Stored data
↓

## src/rtl/axil_wr_arb2.sv

```systemverilog
// Two-port AXI-Lite write arbiter: round-robin share of one write master.
// Ports: clk, rst_n, s0_/s1_axil_* slaves, m_axil_* master, grant one-hot.
module axil_wr_arb2 #(
  parameter int ADDR_WIDTH = 32,
  parameter int DATA_WIDTH = 32,
  parameter int STRB_WIDTH = DATA_WIDTH / 8
) (
  input  logic                  clk,
  input  logic                  rst_n,

  input  logic [ADDR_WIDTH-1:0] s0_axil_awaddr,
  input  logic [2:0]            s0_axil_awprot,
  input  logic                  s0_axil_awvalid,
  output logic                  s0_axil_awready,
  input  logic [DATA_WIDTH-1:0] s0_axil_wdata,
  input  logic [STRB_WIDTH-1:0] s0_axil_wstrb,
  input  logic                  s0_axil_wvalid,
  output logic                  s0_axil_wready,
  output logic [1:0]            s0_axil_bresp,
  output logic                  s0_axil_bvalid,
  input  logic                  s0_axil_bready,

  input  logic [ADDR_WIDTH-1:0] s1_axil_awaddr,
  input  logic [2:0]            s1_axil_awprot,
  input  logic                  s1_axil_awvalid,
  output logic                  s1_axil_awready,
  input  logic [DATA_WIDTH-1:0] s1_axil_wdata,
  input  logic [STRB_WIDTH-1:0] s1_axil_wstrb,
  input  logic                  s1_axil_wvalid,
  output logic                  s1_axil_wready,
  output logic [1:0]            s1_axil_bresp,
  output logic                  s1_axil_bvalid,
  input  logic                  s1_axil_bready,

  output logic [ADDR_WIDTH-1:0] m_axil_awaddr,
  output logic [2:0]            m_axil_awprot,
  output logic                  m_axil_awvalid,
  input  logic                  m_axil_awready,
  output logic [DATA_WIDTH-1:0] m_axil_wdata,
  output logic [STRB_WIDTH-1:0] m_axil_wstrb,
  output logic                  m_axil_wvalid,
  input  logic                  m_axil_wready,
  input  logic [1:0]            m_axil_bresp,
  input  logic                  m_axil_bvalid,
  output logic                  m_axil_bready,

  output logic [1:0]            grant
);

  localparam logic [1:0] S_IDLE = 2'd0;
  localparam logic [1:0] S_XFER = 2'd1;
  localparam logic [1:0] S_RESP = 2'd2;

  logic [1:0] state;
  logic [1:0] grant_q;
  logic       last_q;
  logic       aw_done;
  logic       w_done;

  logic       req0;
  logic       req1;
  logic [1:0] pick;
  logic       sel;
  logic       in_xfer;
  logic       in_resp;
  logic       g_awvalid;
  logic       g_wvalid;
  logic       g_bready;
  logic       aw_fire;
  logic       w_fire;
  logic       b_fire;

  assign req0 = s0_axil_awvalid && s0_axil_wvalid;
  assign req1 = s1_axil_awvalid && s1_axil_wvalid;

  // last_q holds the port served last; on contention the other one wins.
  always_comb begin
    pick = 2'b00;
    if (req0 && req1) begin
      pick = last_q ? 2'b01 : 2'b10;
    end else if (req0) begin
      pick = 2'b01;
    end else if (req1) begin
      pick = 2'b10;
    end
  end

  assign sel     = grant_q[1];
  assign in_xfer = (state == S_XFER) && (grant_q != 2'b00);
  assign in_resp = (state == S_RESP) && (grant_q != 2'b00);

  assign g_awvalid = sel ? s1_axil_awvalid : s0_axil_awvalid;
  assign g_wvalid  = sel ? s1_axil_wvalid  : s0_axil_wvalid;
  assign g_bready  = sel ? s1_axil_bready  : s0_axil_bready;

  assign m_axil_awvalid = in_xfer && g_awvalid && !aw_done;
  assign m_axil_wvalid  = in_xfer && g_wvalid && !w_done;
  assign m_axil_bready  = in_resp && g_bready;

  // Payloads are forced to zero outside XFER.
  always_comb begin
    m_axil_awaddr = '0;
    m_axil_awprot = '0;
    m_axil_wdata  = '0;
    m_axil_wstrb  = '0;
    if (in_xfer) begin
      m_axil_awaddr = sel ? s1_axil_awaddr : s0_axil_awaddr;
      m_axil_awprot = sel ? s1_axil_awprot : s0_axil_awprot;
      m_axil_wdata  = sel ? s1_axil_wdata  : s0_axil_wdata;
      m_axil_wstrb  = sel ? s1_axil_wstrb  : s0_axil_wstrb;
    end
  end

  assign s0_axil_awready = in_xfer && grant_q[0] && m_axil_awready && !aw_done;
  assign s1_axil_awready = in_xfer && grant_q[1] && m_axil_awready && !aw_done;
  assign s0_axil_wready  = in_xfer && grant_q[0] && m_axil_wready && !w_done;
  assign s1_axil_wready  = in_xfer && grant_q[1] && m_axil_wready && !w_done;
  assign s0_axil_bvalid  = in_resp && grant_q[0] && m_axil_bvalid;
  assign s1_axil_bvalid  = in_resp && grant_q[1] && m_axil_bvalid;
  assign s0_axil_bresp   = (in_resp && grant_q[0]) ? m_axil_bresp : 2'b00;
  assign s1_axil_bresp   = (in_resp && grant_q[1]) ? m_axil_bresp : 2'b00;

  assign aw_fire = m_axil_awvalid && m_axil_awready;
  assign w_fire  = m_axil_wvalid && m_axil_wready;
  assign b_fire  = m_axil_bvalid && m_axil_bready;

  assign grant = grant_q;

  always_ff @(posedge clk or negedge rst_n) begin
    if (!rst_n) begin
      state   <= S_IDLE;
      grant_q <= 2'b00;
      last_q  <= 1'b1;
      aw_done <= 1'b0;
      w_done  <= 1'b0;
    end else begin
      unique case (state)
        S_IDLE: begin
          if (pick != 2'b00) begin
            grant_q <= pick;
            state   <= S_XFER;
          end
        end
        S_XFER: begin
          // AW and W may complete in the same or in different cycles.
          if ((aw_done || aw_fire) && (w_done || w_fire)) begin
            state   <= S_RESP;
            aw_done <= 1'b0;
            w_done  <= 1'b0;
          end else begin
            aw_done <= aw_done || aw_fire;
            w_done  <= w_done || w_fire;
          end
        end
        S_RESP: begin
          if (b_fire) begin
            state   <= S_IDLE;
            grant_q <= 2'b00;
            last_q  <= sel;
          end
        end
        default: begin
          state   <= S_IDLE;
          grant_q <= 2'b00;
        end
      endcase
    end
  end

endmodule

```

↑

[Problem requirements]: All the data above should be restated in full, exactly.

[Solution below]:
## src/rtl/axil_wr_arb2.sv

```systemverilog
// Two-port AXI-Lite write arbiter: round-robin share of one write master.
// Ports: clk, rst_n, s0_/s1_axil_* slaves, m_axil_* master, grant one-hot.
module axil_wr_arb2 #(
  parameter int ADDR_WIDTH = 32,
  parameter int DATA_WIDTH = 32,
  parameter int STRB_WIDTH = DATA_WIDTH / 8
) (
  input  logic                  clk,
  input  logic                  rst_n,

  input  logic [ADDR_WIDTH-1:0] s0_axil_awaddr,
  input  logic [2:0]            s0_axil_awprot,
  input  logic                  s0_axil_awvalid,
  output logic                  s0_axil_awready,
  input  logic [DATA_WIDTH-1:0] s0_axil_wdata,
  input  logic [STRB_WIDTH-1:0] s0_axil_wstrb,
  input  logic                  s0_axil_wvalid,
  output logic                  s0_axil_wready,
  output logic [1:0]            s0_axil_bresp,
  output logic                  s0_axil_bvalid,
  input  logic                  s0_axil_bready,

  input  logic [ADDR_WIDTH-1:0] s1_axil_awaddr,
  input  logic [2:0]            s1_axil_awprot,
  input  logic                  s1_axil_awvalid,
  output logic                  s1_axil_awready,
  input  logic [DATA_WIDTH-1:0] s1_axil_wdata,
  input  logic [STRB_WIDTH-1:0] s1_axil_wstrb,
  input  logic                  s1_axil_wvalid,
  output logic                  s1_axil_wready,
  output logic [1:0]            s1_axil_bresp,
  output logic                  s1_axil_bvalid,
  input  logic                  s1_axil_bready,

  output logic [ADDR_WIDTH-1:0] m_axil_awaddr,
  output logic [2:0]            m_axil_awprot,
  output logic                  m_axil_awvalid,
  input  logic                  m_axil_awready,
  output logic [DATA_WIDTH-1:0] m_axil_wdata,
  output logic [STRB_WIDTH-1:0] m_axil_wstrb,
  output logic                  m_axil_wvalid,
  input  logic                  m_axil_wready,
  input  logic [1:0]            m_axil_bresp,
  input  logic                  m_axil_bvalid,
  output logic                  m_axil_bready,

  output logic [1:0]            grant
);

  localparam logic [1:0] S_IDLE = 2'd0;
  localparam logic [1:0] S_XFER = 2'd1;
  localparam logic [1:0] S_RESP = 2'd2;

  logic [1:0] state;
  logic [1:0] grant_q;
  logic       last_q;
  logic       aw_done;
  logic       w_done;

  logic       req0;
  logic       req1;
  logic [1:0] pick;
  logic       sel;
  logic       in_xfer;
  logic       in_resp;
  logic       g_awvalid;
  logic       g_wvalid;
  logic       g_bready;
  logic       aw_fire;
  logic       w_fire;
  logic       b_fire;

  assign req0 = s0_axil_awvalid && s0_axil_wvalid;
  assign req1 = s1_axil_awvalid && s1_axil_wvalid;

  // last_q holds the port served last; on contention the other one wins.
  always_comb begin
    pick = 2'b00;
    if (req0 && req1) begin
      pick = last_q ? 2'b01 : 2'b10;
    end else if (req0) begin
      pick = 2'b01;
    end else if (req1) begin
      pick = 2'b10;
    end
  end

  assign sel     = grant_q[1];
  assign in_xfer = (state == S_XFER) && (grant_q != 2'b00);
  assign in_resp = (state == S_RESP) && (grant_q != 2'b00);

  assign g_awvalid = sel ? s1_axil_awvalid : s0_axil_awvalid;
  assign g_wvalid  = sel ? s1_axil_wvalid  : s0_axil_wvalid;
  assign g_bready  = sel ? s1_axil_bready  : s0_axil_bready;

  assign m_axil_awvalid = in_xfer && g_awvalid && !aw_done;
  assign m_axil_wvalid  = in_xfer && g_wvalid && !w_done;
  assign m_axil_bready  = in_resp && g_bready;

  // Payloads are forced to zero outside XFER.
  always_comb begin
    m_axil_awaddr = '0;
    m_axil_awprot = '0;
    m_axil_wdata  = '0;
    m_axil_wstrb  = '0;
    if (in_xfer) begin
      m_axil_awaddr = sel ? s1_axil_awaddr : s0_axil_awaddr;
      m_axil_awprot = sel ? s1_axil_awprot : s0_axil_awprot;
      m_axil_wdata  = sel ? s1_axil_wdata  : s0_axil_wdata;
      m_axil_wstrb  = sel ? s1_axil_wstrb  : s0_axil_wstrb;
    end
  end

  assign s0_axil_awready = in_xfer && grant_q[0] && m_axil_awready && !aw_done;
  assign s1_axil_awready = in_xfer && grant_q[1] && m_axil_awready && !aw_done;
  assign s0_axil_wready  = in_xfer && grant_q[0] && m_axil_wready && !w_done;
  assign s1_axil_wready  = in_xfer && grant_q[1] && m_axil_wready && !w_done;
  assign s0_axil_bvalid  = in_resp && grant_q[0] && m_axil_bvalid;
  assign s1_axil_bvalid  = in_resp && grant_q[1] && m_axil_bvalid;
  assign s0_axil_bresp   = (in_resp && grant_q[0]) ? m_axil_bresp : 2'b00;
  assign s1_axil_bresp   = (in_resp && grant_q[1]) ? m_axil_bresp : 2'b00;

  assign aw_fire = m_axil_awvalid && m_axil_awready;
  assign w_fire  = m_axil_wvalid && m_axil_wready;
  assign b_fire  = m_axil_bvalid && m_axil_bready;

  assign grant = grant_q;

  always_ff @(posedge clk or negedge rst_n) begin
    if (!rst_n) begin
      state   <= S_IDLE;
      grant_q <= 2'b00;
      last_q  <= 1'b1;
      aw_done <= 1'b0;
      w_done  <= 1'b0;
    end else begin
      unique case (state)
        S_IDLE: begin
          if (pick != 2'b00) begin
            grant_q <= pick;
            state   <= S_XFER;
          end
        end
        S_XFER: begin
          // AW and W may complete in the same or in different cycles.
          if ((aw_done || aw_fire) && (w_done || w_fire)) begin
            state   <= S_RESP;
            aw_done <= 1'b0;
            w_done  <= 1'b0;
          end else begin
            aw_done <= aw_done || aw_fire;
            w_done  <= w_done || w_fire;
          end
        end
        S_RESP: begin
          if (b_fire) begin
            state   <= S_IDLE;
            grant_q <= 2'b00;
            last_q  <= sel;
          end
        end
        default: begin
          state   <= S_IDLE;
          grant_q <= 2'b00;
        end
      endcase
    end
  end

endmodule

```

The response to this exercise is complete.